Biemann "proposes a plausible model for the emergence of large-scale characteristics of language without assuming a grammar or semantics."  "A key notion is the strategy of following beaten tracks: Letters, words and sequences of words that have been generated before are more likely to be generated again in the future..."

4 responses so far

  • AK says:

    Several thoughts:

    I wonder if we could find the same distribution of specific meanings in the use of a word (e.g. the use of "awesome" in its current devalued meaning).

    I suspect these mechanisms don't stop working when somebody becomes an adult: we should thus expect a dynamic process of language change within a speech community as words become newly popular.

    I also suspect that both children and (especially) adults adopt a word more quickly when higher-status individuals are using it than low-status. It would be interesting to plot the dynamic of such changes in children in response to hearing the word peer-group use vs. adult use. (As well as different status within peer-group).

    This also has implications in the evolution of the current language paradigm in isolated speech communities, especially pre-agricultural and early agricultural. The differences might have important implications WRT the way languages evolve(d) before and after the adoption of agriculture.

    We should also consider the role of poetic (epic) formulas in priming word frequency in pre-literate societies. Many of these formulas (in e.g. Homeric epic) are drawn from obsolescent or neighboring language paradigms to meet metrical and rhyme requirements. They would provide any specific speech community with a large fund of potential new "fad words" while individual communities could evolve semi-independently in response to the local dynamic.

  • Torbjörn Larsson, OM says:

    A word of caution: many reported power law distributions are in fact not that but exponential (or can't be determined as of yet), according to papers of Cosma Shalizi et al where they test for different fits. (Now that there is a method for testing, the situation can be expected to rectify over time.)

    See for example here, or Shalizi's blog.

    Though I suspect that in biological and social sciences power laws can be preferred, because simple predictive models like Simon's (say) seem to follow easily.
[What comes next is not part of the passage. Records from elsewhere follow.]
[src/rtl/tick_prescaler.sv]
// Clock-enable prescaler: divides CLOCK_50 into a one-cycle TICK with a runtime-loadable divisor.
// Optional SQUARE output (50% duty, period 2*div) when TICK_PRESCALER_SQUARE_EN is defined.
module tick_prescaler #(
  parameter int WIDTH       = 26,
  parameter int DEFAULT_DIV = 25000000,
  parameter int CNT_WIDTH   = 8
) (
  input  logic                 CLOCK_50,
  input  logic                 RESET,
  input  logic                 ENABLE,
  input  logic                 DIV_LOAD,
  input  logic [WIDTH-1:0]     DIV_VALUE,
  output logic                 TICK,
  output logic [CNT_WIDTH-1:0] TICK_COUNT,
  output logic                 BUSY
`ifdef TICK_PRESCALER_SQUARE_EN
  ,
  output logic                 SQUARE
`endif
);

  localparam logic [WIDTH-1:0] RESET_DIV = WIDTH'(DEFAULT_DIV);

  // A zero divisor saturates to one so the terminal compare never underflows.
  function automatic logic [WIDTH-1:0] sat_div(input logic [WIDTH-1:0] d);
    return (d == '0) ? WIDTH'(1) : d;
  endfunction

  logic [WIDTH-1:0] cnt;
  logic [WIDTH-1:0] div;
  logic [WIDTH-1:0] shadow;
  logic             pending;
  logic             terminal;

  always_comb begin
    terminal = (cnt == (sat_div(div) - WIDTH'(1)));
  end

  assign BUSY = pending;

  // New divisors only ever take effect when cnt returns to 0, so a shrinking
  // divisor can never leave cnt stranded above its terminal count.
  always_ff @(posedge CLOCK_50) begin
    if (RESET) begin
      cnt        <= '0;
      div        <= RESET_DIV;
      shadow     <= '0;
      pending    <= 1'b0;
      TICK       <= 1'b0;
      TICK_COUNT <= '0;
    end else if (ENABLE) begin
      if (terminal) begin
        cnt        <= '0;
        TICK       <= 1'b1;
        TICK_COUNT <= TICK_COUNT + CNT_WIDTH'(1);
      end else begin
        cnt        <= cnt + WIDTH'(1);
        TICK       <= 1'b0;
      end
      // A load coinciding with a terminal count defers to the next one.
      if (DIV_LOAD) begin
        shadow  <= DIV_VALUE;
        pending <= 1'b1;
      end else if (terminal && pending) begin
        div     <= shadow;
        pending <= 1'b0;
      end
    end else begin
      TICK <= 1'b0;
      if (DIV_LOAD) begin
        div     <= DIV_VALUE;
        cnt     <= '0;
        pending <= 1'b0;
      end
    end
  end

`ifdef TICK_PRESCALER_SQUARE_EN
  always_ff @(posedge CLOCK_50) begin
    if (RESET) begin
      SQUARE <= 1'b0;
    end else if (ENABLE && terminal) begin
      SQUARE <= ~SQUARE;
    end
  end
`endif

endmodule

[config.mk]
export PLATFORM = sky130hd
export DESIGN_NAME = tick_prescaler
export DESIGN_NICKNAME = d
export VERILOG_FILES = /design/src/rtl/tick_prescaler.sv
export SDC_FILE = /design/constraint.sdc
export NUM_CORES = 1
export LEC_CHECK = 0
export ABC_CLOCK_PERIOD_IN_PS = 10240
export CORE_ASPECT_RATIO = 1.75
export CORE_MARGIN = 2
export CORE_UTILIZATION = 35
export CTS_BUF_LIST = sky130_fd_sc_hd__clkbuf_16
export DETAILED_ROUTE_END_ITERATION = 8
export SETUP_SLACK_MARGIN = 0.2
export SYNTH_ARGS = -nofsm -noshare
export SYNTH_HDL_FRONTEND = slang
export SYNTH_SLANG_ARGS = --single-unit
export TNS_END_PERCENT = 1
[constraint.sdc]
create_clock -name CLOCK_50 -period 10.24 [get_ports CLOCK_50]
set_clock_uncertainty 0.2 [all_clocks]
set_input_delay 1.024 -clock CLOCK_50 [delete_from_list [all_inputs] [get_ports CLOCK_50]]
set_output_delay 1.024 -clock CLOCK_50 [all_outputs]
set_load 0.005 [all_outputs]
==> results of run 1 <==
[registers in the layout, summed over array words and instances (netlist names)]
signal	flops
BUSY	1
cnt	26
TICK_COUNT	8
div	26
shadow	26
TICK	1
[logic make-up (layout without fill, tap and decap cells)]
group | after synthesis | in the layout | share of synthesized area
buf+inv | 43 | 66 | 0.0378
simple gates | 290 | 290 | 0.310
flops | 88 | 88 | 0.359
xor+xnor | 55 | 55 | 0.0983
compound gates | 93 | 93 | 0.140
mux | 22 | 22 | 0.0465
fa+ha+maj | 3 | 3 | 0.00766
[worst max-delay path: stages, from the launching register on]
cell and delay (ns):
dfxtp_1 0.35, nor4_1 0.58, nand4_2 0.37, nor2_1 0.17, nor2_1 0.07, ha_1 0.25
xnor2_1 0.15, xnor2_1 0.15, a2111oi_0 0.45, o2111ai_1 0.18, nor4_1 0.42, nand4_1 0.19
or2_1 0.48, o221a_1 0.34
[per-layer routing]
layer,GRT usage,wire (um)
met5,0,0
met4,0.0795,443
met3,0.0253,363
met2,0.323,7030
met1,0.212,5340
[synthesized netlist by cell type, drive strengths merged (2+ instances only)]
library cell / instances / share of area
a31oi: 2 / 0.0026
mux2i: 16 / 0.033
a211oi: 13 / 0.020
dfxtp: 88 / 0.36
nor2: 65 / 0.050
nand3: 12 / 0.012
and4: 4 / 0.0071
nand2b: 4 / 0.0051
nor4: 19 / 0.042
o221a: 14 / 0.032
clkbuf: 24 / 0.018
nor4b: 2 / 0.0036
nand4: 20 / 0.028
a41oi: 2 / 0.0036
nand2: 81 / 0.062
a21o: 3 / 0.0046
a31o: 2 / 0.0036
and3: 10 / 0.013
or2: 3 / 0.0038
a211o: 2 / 0.0036
nor2b: 8 / 0.010
o21ai: 4 / 0.0049
inv: 7 / 0.0054
xor2: 32 / 0.057
o31ai: 2 / 0.0031
buf: 12 / 0.014
or4: 5 / 0.0084
a21oi: 32 / 0.033
o2111ai: 5 / 0.0089
and2: 15 / 0.019
nor3: 37 / 0.038
ha: 3 / 0.0077
xnor2: 23 / 0.041
o211ai: 4 / 0.0061
mux2: 6 / 0.014
[layout make-up]
type	instances	share of cell area
multi-input combinational	463	0.523
sequential	88	0.312
timing repair buffer	43	0.0735
clock buffer	9	0.0398
tap	177	0.0392
clock inverter	7	0.00819
inverter	7	0.00465
[worst paths after layout]
path / start / endpoint / slack, ns / cells past startpoint
worst max-delay path: div[20]$_SDFFE_PP1P_ / div[8]$_SDFFE_PP0P_ / 5.74 / 13
worst min-delay path: shadow[21]$_SDFFE_PP0P_ / shadow[21]$_SDFFE_PP0P_ / 0.25 / 2
worst max register to register: div[20]$_SDFFE_PP1P_ / div[8]$_SDFFE_PP0P_ / 5.74 / 13
worst min register to register: shadow[21]$_SDFFE_PP0P_ / shadow[21]$_SDFFE_PP0P_ / 0.25 / 2
[power by group through the flow]
stage | combinational [mW] | clock, mW | sequential (mW)
global placement | 0.0912 | 0 | 0.380
global route | 0.102 | 0.327 | 0.374
finish | 0.0923 | 0.307 | 0.372
detailed placement | 0.0924 | 0 | 0.380
floorplan | 0.0668 | 0 | 0.373
CTS | 0.0928 | 0.314 | 0.372
==> impl_metrics.env, run 1 <==
export IMPL_area_growth_synth_to_final_pct=15.4
export IMPL_antenna_cells_inserted=0
export IMPL_hold_worst_slack_ns=0.249
export IMPL_net_switching_power_figure_mw=0.213
export IMPL_critPathLaunchType="flop"
export IMPL_design_core_area_sq_mm=0.0138
export IMPL_totalNegativeSetupSlack_ns=0
export IMPL_wl_per_cell_um=16.6
export IMPL_drt_pass1_iter_count=5
export IMPL_wirelength_mm=13.2
export IMPL_route_detailed_vias_per_inst=5.50
export IMPL_die_h_um=161
export IMPL_cts_root_cell="clkbuf_16"
export IMPL_power_leakage_nw=1.95
export IMPL_run_status="finished, final reports clean"
export IMPL_first_iter_violations=226
export IMPL_post_route_min_period_ns=4.50
export IMPL_final_cell_count_without_fillers=794
export IMPL_dpl_worst_slack_ns=5.80
export IMPL_rsz_0062_raised_after_global_routing="false"
export IMPL_report_final_slew_viol_count=0
export IMPL_cts_tree="yes"
export IMPL_internal_power_mw=0.559
export IMPL_hold_class="flop to flop"
export IMPL_postSynth_topFlopCell="dfxtp_1"
export IMPL_drive_gt1_frac=0.0551
export IMPL_timing_final_setup_violations=0
export IMPL_synth_edf_count=0
export IMPL_io_buffers=39
export IMPL_drc=0
export IMPL_data_required_time_at_the_worst_endpoint_ns=10.27
export IMPL_core_rowCount=57
export IMPL_max_slew_margin=0.329
export IMPL_timing_setup_critical_path_class="flop to flop"
export IMPL_fillCellCount=1379
export IMPL_power_total_mw=0.772
export IMPL_power_density_mw_per_mm2=137
export IMPL_dpl_instance_area_sq_mm=0.00538
export IMPL_post_route_cell_area_sq_mm=0.00566
export IMPL_irDropWorstVdd_uv=91.8
export IMPL_largest_net_degree_at_the_start_of_global_routing=88
export IMPL_clk_latency_ns=0.34
export IMPL_final_min_period_over_clock_period=0.439
export IMPL_synth_fp_nets=627
export IMPL_finalWeightedCongestion=0.944
export IMPL_initial_antenna_violation_count=0
export IMPL_post_synthesis_cells=594
export IMPL_synthArstFlopShare=0
export IMPL_hpwlAfterDp_mm=9.91
export IMPL_ctsHtreeMaxLevel=3
export IMPL_post_cts_repair_setup_buffers=0
export IMPL_ys_ff_latch=88
export IMPL_worst_slack_ns=5.74
export IMPL_final_hold_viol_count=0
export IMPL_clk_path_buf_depth=2
export IMPL_cts_hold_buf=0
export IMPL_synth_area_per_cell_sq_um=8.25
export IMPL_vias_in_the_first_global_route=4180
export IMPL_routed_via_count=4367
export IMPL_initial_core_util=0.356
export IMPL_floorplan_io_pins=40
export IMPL_critical_path_endpoint_type="flop"
export IMPL_post_cts_resized_instances=0
export IMPL_grtUsageTotal=0.181
export IMPL_dieArea_sq_mm=0.0150
export IMPL_number_of_routed_nets_with_antenna_violations=0
export IMPL_die_width_um=93.5
export IMPL_utilization=0.411
export IMPL_cts_sink_count=88
export IMPL_post_cts_clock_slew_at_the_launch_and_capture_registers_of_the_worst_setup_and_hold_paths_ns=0.06
export IMPL_seqPwrFrac=0.482
export IMPL_tightestPinTransition_ns=1.01
export IMPL_critPathMaxFanout=14
export IMPL_numPlacedInstances=778
export IMPL_synth_sequential_area_ratio=0.359
export IMPL_cap_viol_max_count=0
export IMPL_number_of_synthesis_warnings=0
export IMPL_global_route_wire_length_before_repair_mm=21.6
export IMPL_pwr_share_clk=0.398
export IMPL_multiInputGateArea_sq_mm=0.00296
export IMPL_syn_area_sq_mm=0.00490
export IMPL_layout_commonest_cell="dfxtp_1"
export IMPL_finalNetCount=645
export IMPL_layout_common_cells="dfxtp_1 (88), nand2_1 (81), nor2_1 (65)"
export IMPL_achievable_frequency_ghz=0.222
export IMPL_timing_critical_path_arrival_ns=4.52
export IMPL_switching_share=0.276
export IMPL_synth_cell_type_count=59
export IMPL_grt_remaining_overflow=0
export IMPL_cts_buffers=9
export IMPL_combPwrFrac=0.120
export IMPL_final_seq_area_sq_mm=0.00176
No activity file was read; power rests on OpenSTA's default activity.
==> run 2, diff against run 1 <==
Settings changed: ABC_CLOCK_PERIOD_IN_PS 10240 to 3700.
Clock period 10.24 ns to 3.7 ns, I/O delays scaled along.
==> impl_metrics.env, run 2 (same netlist as run 1, synthesis figures left out) <==
export IMPL_worst_slack_ns=-0.0339
export IMPL_ctsHtreeMaxLevel=3
export IMPL_finalNetCount=694
export IMPL_final_min_period_over_clock_period=1.01
export IMPL_utilization=0.458
export IMPL_cts_sink_count=88
export IMPL_timing_hold_worst_path_depth=2
export IMPL_rsz_0062_raised_after_global_routing="true"
export IMPL_final_hold_viol_count=0
export IMPL_core_rowCount=57
export IMPL_seqPwrFrac=0.425
export IMPL_critical_path_endpoint_type="flop"
export IMPL_area_growth_synth_to_final_pct=28.7
export IMPL_net_switching_power_figure_mw=0.633
export IMPL_clk_path_buf_depth=2
export IMPL_cap_viol_max_count=0
export IMPL_die_width_um=93.5
export IMPL_violated_checks="negative setup slack"
export IMPL_cts_buffers=9
export IMPL_critPathMaxFanout=27
export IMPL_timing_final_setup_violations=5
export IMPL_grt_remaining_overflow=0
export IMPL_timing_critical_path_arrival_ns=3.80
export IMPL_switching_share=0.267
export IMPL_power_leakage_nw=2.31
export IMPL_internal_power_mw=1.74
export IMPL_design_core_area_sq_mm=0.0138
export IMPL_drive_gt1_frac=0.165
export IMPL_combPwrFrac=0.147
export IMPL_number_of_routed_nets_with_antenna_violations=0
export IMPL_post_route_cell_area_sq_mm=0.00631
export IMPL_largest_net_degree_at_the_start_of_global_routing=87
export IMPL_pwr_share_clk=0.428
export IMPL_wirelength_mm=14.0
export IMPL_post_route_min_period_ns=3.73
export IMPL_drc=0
export IMPL_dieArea_sq_mm=0.0150
export IMPL_critPathLaunchType="flop"
export IMPL_fillCellCount=1341
export IMPL_report_final_slew_viol_count=0
export IMPL_routed_via_count=4523
export IMPL_power_density_mw_per_mm2=376
export IMPL_data_required_time_at_the_worst_endpoint_ns=3.76
export IMPL_grtUsageTotal=0.191
export IMPL_largest_registers="cnt (26), div (26), shadow (26)"
export IMPL_layout_common_cells="nand2_1 (81), dfxtp_1 (79), nor2_1 (65)"
export IMPL_die_h_um=161
export IMPL_achievable_frequency_ghz=0.268
export IMPL_antenna_cells_inserted=0
export IMPL_layout_commonest_cell="nand2_1"
export IMPL_wl_per_cell_um=16.7
export IMPL_clk_latency_ns=0.35
export IMPL_post_cts_clock_slew_at_the_launch_and_capture_registers_of_the_worst_setup_and_hold_paths_ns=0.07
export IMPL_dpl_instance_area_sq_mm=0.00585
export IMPL_max_slew_margin=0.387
export IMPL_worst_r2r_cell_count=17
export IMPL_floorplan_io_pins=40
export IMPL_power_total_mw=2.37
export IMPL_initial_core_util=0.356
export IMPL_run_status="finished, violations left"
export IMPL_cts_tree="yes"
export IMPL_first_iter_violations=182
export IMPL_route_detailed_vias_per_inst=5.37
export IMPL_io_buffers=39
export IMPL_irDropWorstVdd_uv=255
export IMPL_drt_pass1_iter_count=5
export IMPL_vias_in_the_first_global_route=4573
export IMPL_tightestPinTransition_ns=0.919
export IMPL_timing_setup_critical_path_class="flop to flop"
export IMPL_hold_class="flop to flop"
export IMPL_finalWeightedCongestion=0.915
export IMPL_initial_antenna_violation_count=0
export IMPL_global_route_wire_length_before_repair_mm=22.6
export IMPL_cts_root_cell="clkbuf_16"
export IMPL_hpwlAfterDp_mm=10.5
`src/rtl/conv_layer_sched.sv`:
```
// ---------------------------------------------------------------------------
// conv_layer_sched
//
// Sequencer for the layer-1 3x3 convolution datapath. It walks every
// (channel, row, column) output position in that order (column innermost),
// presents the window/kernel coordinates to the shared combinational MAC unit,
// and captures the MAC result into a ready/valid output register. Each result
// is tagged with its flat output address. Back-pressure from the feature-map
// writer freezes the walk, so the win_* coordinates stay stable while the
// consumer stalls.
//
// Ports:
//   clk       - clock
//   rst_n     - synchronous, active-low reset
//   start     - begin one full layer pass (only honoured in IDLE)
//   abort     - synchronous cancel of the current pass, any state
//   win_row   - top row of current input window (= output row)
//   win_col   - left column of current input window (= output column)
//   win_chan  - kernel/channel select for the weight mux
//   res_in    - signed MAC result for the current win_* coordinates
//   out_valid - out_data/out_addr hold a result
//   out_ready - consumer accepts the beat when out_valid && out_ready
//   out_data  - captured signed result (full 24 bits)
//   out_addr  - flat address chan*OUT_H*OUT_W + row*OUT_W + col
//   busy      - high in any state other than IDLE
//   done      - one-cycle pulse after the last beat is accepted
//
// Build option:
//   CONV_SCHED_RELU_EN - when defined, negative MAC results are clamped to
//                        zero as they are captured (fused ReLU, no latency).
// ---------------------------------------------------------------------------
module conv_layer_sched #(
    parameter int OUT_H  = 14,
    parameter int OUT_W  = 13,
    parameter int CHAN   = 10,
    parameter int ADDR_W = 11
) (
    input  logic              clk,
    input  logic              rst_n,
    input  logic              start,
    input  logic              abort,
    output logic [7:0]        win_row,
    output logic [7:0]        win_col,
    output logic [7:0]        win_chan,
    input  logic [23:0]       res_in,
    output logic              out_valid,
    input  logic              out_ready,
    output logic [23:0]       out_data,
    output logic [ADDR_W-1:0] out_addr,
    output logic              busy,
    output logic              done
);

    typedef enum logic [1:0] {
        ST_IDLE  = 2'd0,
        ST_RUN   = 2'd1,
        ST_DRAIN = 2'd2,
        ST_DONE  = 2'd3
    } state_t;

    localparam logic [ADDR_W-1:0] LAST_IDX = ADDR_W'(OUT_H * OUT_W * CHAN - 1);
    localparam logic [7:0]        COL_LAST = 8'(OUT_W - 1);
    localparam logic [7:0]        ROW_LAST = 8'(OUT_H - 1);

    // Value written into the output register at capture time.
    function automatic logic [23:0] out_stage(input logic [23:0] r);
`ifdef CONV_SCHED_RELU_EN
        if (r[23]) begin
            out_stage = 24'd0;
        end else begin
            out_stage = r;
        end
`else
        out_stage = r;
`endif
    endfunction

    state_t              state_q, state_d;
    logic [7:0]          row_q, row_d;
    logic [7:0]          col_q, col_d;
    logic [7:0]          chan_q, chan_d;
    logic [ADDR_W-1:0]   idx_q, idx_d;
    logic                out_valid_q, out_valid_d;
    logic [23:0]         out_data_q, out_data_d;
    logic [ADDR_W-1:0]   out_addr_q, out_addr_d;
    logic                busy_q, busy_d;
    logic                done_q, done_d;
    logic                cap_s;
    logic                hs_s;

    // Next-state and datapath register computation.
    always_comb begin
        state_d     = state_q;
        row_d       = row_q;
        col_d       = col_q;
        chan_d      = chan_q;
        idx_d       = idx_q;
        out_valid_d = out_valid_q;
        out_data_d  = out_data_q;
        out_addr_d  = out_addr_q;
        done_d      = 1'b0;

        // The output slot is free when empty or being drained this cycle.
        cap_s = !out_valid_q || out_ready;
        hs_s  = out_valid_q && out_ready;

        case (state_q)
            ST_IDLE: begin
                out_valid_d = 1'b0;
                row_d       = 8'd0;
                col_d       = 8'd0;
                chan_d      = 8'd0;
                idx_d       = '0;
                if (start) begin
                    state_d = ST_RUN;
                end else begin
                    state_d = ST_IDLE;
                end
            end

            ST_RUN: begin
                if (cap_s) begin
                    out_data_d  = out_stage(res_in);
                    out_addr_d  = idx_q;
                    out_valid_d = 1'b1;
                    if (idx_q == LAST_IDX) begin
                        // Last position captured: counters freeze on it.
                        state_d = ST_DRAIN;
                    end else begin
                        idx_d = idx_q + ADDR_W'(1);
                        if (col_q == COL_LAST) begin
                            col_d = 8'd0;
                            if (row_q == ROW_LAST) begin
                                row_d  = 8'd0;
                                chan_d = chan_q + 8'd1;
                            end else begin
                                row_d = row_q + 8'd1;
                            end
                        end else begin
                            col_d = col_q + 8'd1;
                        end
                    end
                end else begin
                    // Stalled: everything holds so win_* stay stable.
                    out_valid_d = out_valid_q;
                end
            end

            ST_DRAIN: begin
                if (hs_s) begin
                    out_valid_d = 1'b0;
                    done_d      = 1'b1;
                    state_d     = ST_DONE;
                end else begin
                    state_d = ST_DRAIN;
                end
            end

            ST_DONE: begin
                done_d  = 1'b0;
                state_d = ST_IDLE;
            end

            default: begin
                state_d     = ST_IDLE;
                out_valid_d = 1'b0;
            end
        endcase

        // Abort wins over start and over any same-cycle handshake/capture.
        if (abort) begin
            state_d     = ST_IDLE;
            out_valid_d = 1'b0;
            row_d       = 8'd0;
            col_d       = 8'd0;
            chan_d      = 8'd0;
            idx_d       = '0;
            done_d      = 1'b0;
        end else begin
            done_d = done_d;
        end

        busy_d = (state_d != ST_IDLE);
    end

    // State and output registers with synchronous active-low reset.
    always_ff @(posedge clk) begin
        if (!rst_n) begin
            state_q     <= ST_IDLE;
            row_q       <= 8'd0;
            col_q       <= 8'd0;
            chan_q      <= 8'd0;
            idx_q       <= '0;
            out_valid_q <= 1'b0;
            out_data_q  <= 24'd0;
            out_addr_q  <= '0;
            busy_q      <= 1'b0;
            done_q      <= 1'b0;
        end else begin
            state_q     <= state_d;
            row_q       <= row_d;
            col_q       <= col_d;
            chan_q      <= chan_d;
            idx_q       <= idx_d;
            out_valid_q <= out_valid_d;
            out_data_q  <= out_data_d;
            out_addr_q  <= out_addr_d;
            busy_q      <= busy_d;
            done_q      <= done_d;
        end
    end

    assign win_row   = row_q;
    assign win_col   = col_q;
    assign win_chan  = chan_q;
    assign out_valid = out_valid_q;
    assign out_data  = out_data_q;
    assign out_addr  = out_addr_q;
    assign busy      = busy_q;
    assign done      = done_q;

endmodule

```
  • Torbjörn Larsson, OM says:

    My link didn't survive: http://arxiv.org/abs/0706.1062 .

  • William Idsardi says:

    Another word of caution, if I may. The other line of research missing from this summary is that of Benoit Mandelbrot (the source of Miller's approach). Mandelbrot has a lifetime of publications on power-law phenomena: see the Wikipedia entry for the Zipf-Mandelbrot law (http://en.wikipedia.org/wiki/Zipf–Mandelbrot_law), Mandelbrot's page at http://www.math.yale.edu/mandelbrot/, an extensive bibliography at http://www.nslij-genetics.org/wli/zipf/, see http://en.wikipedia.org/wiki/Pareto_distribution for a brief list of other phenomena that follow power-law distributions. Mandelbrot seeks a common explanation across these phenomena for power-law (heavy tailed) distributions. If that goal is the right one, then it seems unlikely that there will be a common cognitive psychology explanation for the phenomena (which include physical phenomena). Mandelbrot is also famous for his dire (and correct) predictions about financial arbitrage. The technical papers are in his _Fractals and Scaling in Finance_ (1997), a very readable account of the financial crisis and the danger of incorrect estimation from heavy-tailed distributions is _The Quants_ (2010). The financial crisis can be taken as a sobering warning on the use of the wrong distributions for statistical estimation. For example, in psychological experiments reaction times are often treated as being log-normally distributed (i.e. log(RT) ~ N(μ, σ)). However, in practice RT's often remain heavy-tailed even when log-transformed (see http://cogprints.org/6603/1/recin-psychrev.pdf for discussion and comparisons of models). The problem is that power-law distributions have infinite variance when 0 < α < 2, so regular statistical methods relying on finite variances will not work, and since they (obviously) underestimate the variance, they are anti-conservative with respect to the familiar Neyman-Pearson hypothesis tests.